5 Big New Microsoft Updates For Sentinel, Agentic Security

‘We’re going through this transformation where [Sentinel is] and will always be a SIEM, but now it's a broader security platform,’ a Microsoft executive tells CRN.

Microsoft is unveiling an array of updates for its Sentinel and Security Copilot platforms aimed at enabling greater interconnectivity between security tools while accelerating the use of AI agents for cyber defense, Microsoft executives told CRN.

The announcements for Sentinel represent a major expansion of usefulness beyond its roots as a cloud-native SIEM (security information and event management) offering, according to Scott Woodgate, general manager for threat protection at Microsoft.

“We’re going through this transformation where [Sentinel is] and will always be a SIEM, but now it's a broader security platform,” Woodgate said in an interview.

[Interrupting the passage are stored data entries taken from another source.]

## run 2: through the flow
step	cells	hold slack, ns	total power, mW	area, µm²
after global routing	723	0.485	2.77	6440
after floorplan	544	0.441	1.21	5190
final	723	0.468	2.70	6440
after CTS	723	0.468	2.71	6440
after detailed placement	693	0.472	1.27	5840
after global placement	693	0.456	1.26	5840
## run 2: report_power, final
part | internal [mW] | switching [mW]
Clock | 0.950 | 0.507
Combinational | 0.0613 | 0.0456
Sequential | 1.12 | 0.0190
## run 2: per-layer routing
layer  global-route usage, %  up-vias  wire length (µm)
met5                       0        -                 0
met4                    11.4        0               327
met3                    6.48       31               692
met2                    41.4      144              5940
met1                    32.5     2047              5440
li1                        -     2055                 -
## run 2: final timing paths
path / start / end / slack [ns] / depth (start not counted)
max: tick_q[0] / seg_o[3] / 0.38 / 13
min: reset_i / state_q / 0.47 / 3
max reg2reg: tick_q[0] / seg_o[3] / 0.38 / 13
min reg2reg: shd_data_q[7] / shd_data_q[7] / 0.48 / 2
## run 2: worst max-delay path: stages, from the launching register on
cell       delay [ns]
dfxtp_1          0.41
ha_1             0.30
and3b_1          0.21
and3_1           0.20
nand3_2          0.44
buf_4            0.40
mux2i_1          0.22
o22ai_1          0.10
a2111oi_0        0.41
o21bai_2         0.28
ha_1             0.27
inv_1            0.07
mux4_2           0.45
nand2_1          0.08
### src/flat_wrapper.sv
// flat-port wrapper written by rule: the top's interface ports become plain ports
module bit_serializer_flat 
#(
  parameter int WIDTH    = 8,
  parameter bit IDLE_BIT = 1'b0
)
  (clk, rst, bus_load_data, bus_load_valid, bus_load_ready, bus_data, bus_bit_valid, bus_busy, bus_done);
  bit_serializer_if #(.WIDTH(WIDTH)) bus_i ();
  input  logic clk;
  input  logic rst;
  input wire logic [$bits(bus_i.load_data)-1:0] bus_load_data;
  input wire logic [$bits(bus_i.load_valid)-1:0] bus_load_valid;
  output wire logic [$bits(bus_i.load_ready)-1:0] bus_load_ready;
  output wire logic [$bits(bus_i.data)-1:0] bus_data;
  output wire logic [$bits(bus_i.bit_valid)-1:0] bus_bit_valid;
  output wire logic [$bits(bus_i.busy)-1:0] bus_busy;
  output wire logic [$bits(bus_i.done)-1:0] bus_done;
  assign bus_i.load_data = bus_load_data;
  assign bus_i.load_valid = bus_load_valid;
  assign bus_load_ready = bus_i.load_ready;
  assign bus_data = bus_i.data;
  assign bus_bit_valid = bus_i.bit_valid;
  assign bus_busy = bus_i.busy;
  assign bus_done = bus_i.done;
  bit_serializer #(.WIDTH(WIDTH), .IDLE_BIT(IDLE_BIT)) u_core (.clk(clk), .rst(rst), .bus(bus_i));
endmodule
### config.mk
export PLATFORM = sky130hd
export DESIGN_NAME = bit_serializer_flat
export DESIGN_NICKNAME = d
export VERILOG_FILES = /design/src/rtl/bit_serializer_if.sv /design/src/rtl/bit_serializer.sv /design/src/flat_wrapper.sv
export SDC_FILE = /design/constraint.sdc
export NUM_CORES = 1
export LEC_CHECK = 0
export ABC_AREA = 1
export ABC_CLOCK_PERIOD_IN_PS = 2700
export CAP_MARGIN = 20
export CORE_UTILIZATION = 50
export CTS_BUF_LIST = sky130_fd_sc_hd__clkbuf_2 sky130_fd_sc_hd__clkbuf_4 sky130_fd_sc_hd__clkbuf_8
export CTS_CLUSTER_DIAMETER = 60
export DETAILED_ROUTE_END_ITERATION = 6
export PLACE_DENSITY = 0.83
export SYNTH_ARGS = -nofsm -noshare
export SYNTH_HDL_FRONTEND = slang
export SYNTH_SLANG_ARGS = --single-unit
### constraint.sdc
create_clock -name clk -period 2.7 [get_ports clk]
set_clock_uncertainty 0.1 [all_clocks]
set_input_delay 0.27 -clock clk [delete_from_list [all_inputs] [get_ports clk]]
set_output_delay 0.27 -clock clk [all_outputs]
set_load 0.05 [all_outputs]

On Tuesday, Microsoft announced updates including general availability for its Sentinel data lake and forthcoming features such as a new Sentinel graph capability and Sentinel Model Context Protocol (MCP) server.

Meanwhile, Microsoft also disclosed functionality in Security Copilot that provides users with a no-code approach to building security agents.

Ultimately, “we believe that in this agentic AI [transition], we have to secure agentic AI end-to-end. And that's where we are marching [toward],” said Vasu Jakkal, corporate vice president for security, compliance, identity, management and privacy at Microsoft, in an interview with CRN.

What follows are the key details on five new updates for Microsoft Sentinel and agentic security.

Sentinel Data Lake

Microsoft had unveiled its new Sentinel data lake offering in August, which is now generally available as of Tuesday, the company said.

Sentinel data lake provides “high-scale, low-cost storage — so now you can store all the security data you always wanted to store but couldn't afford,” Woodgate told CRN.

“That capability was also a foundational building block to moving into a platform — so you can store much more data that you wouldn't have stored in the past at a platform level,” he said.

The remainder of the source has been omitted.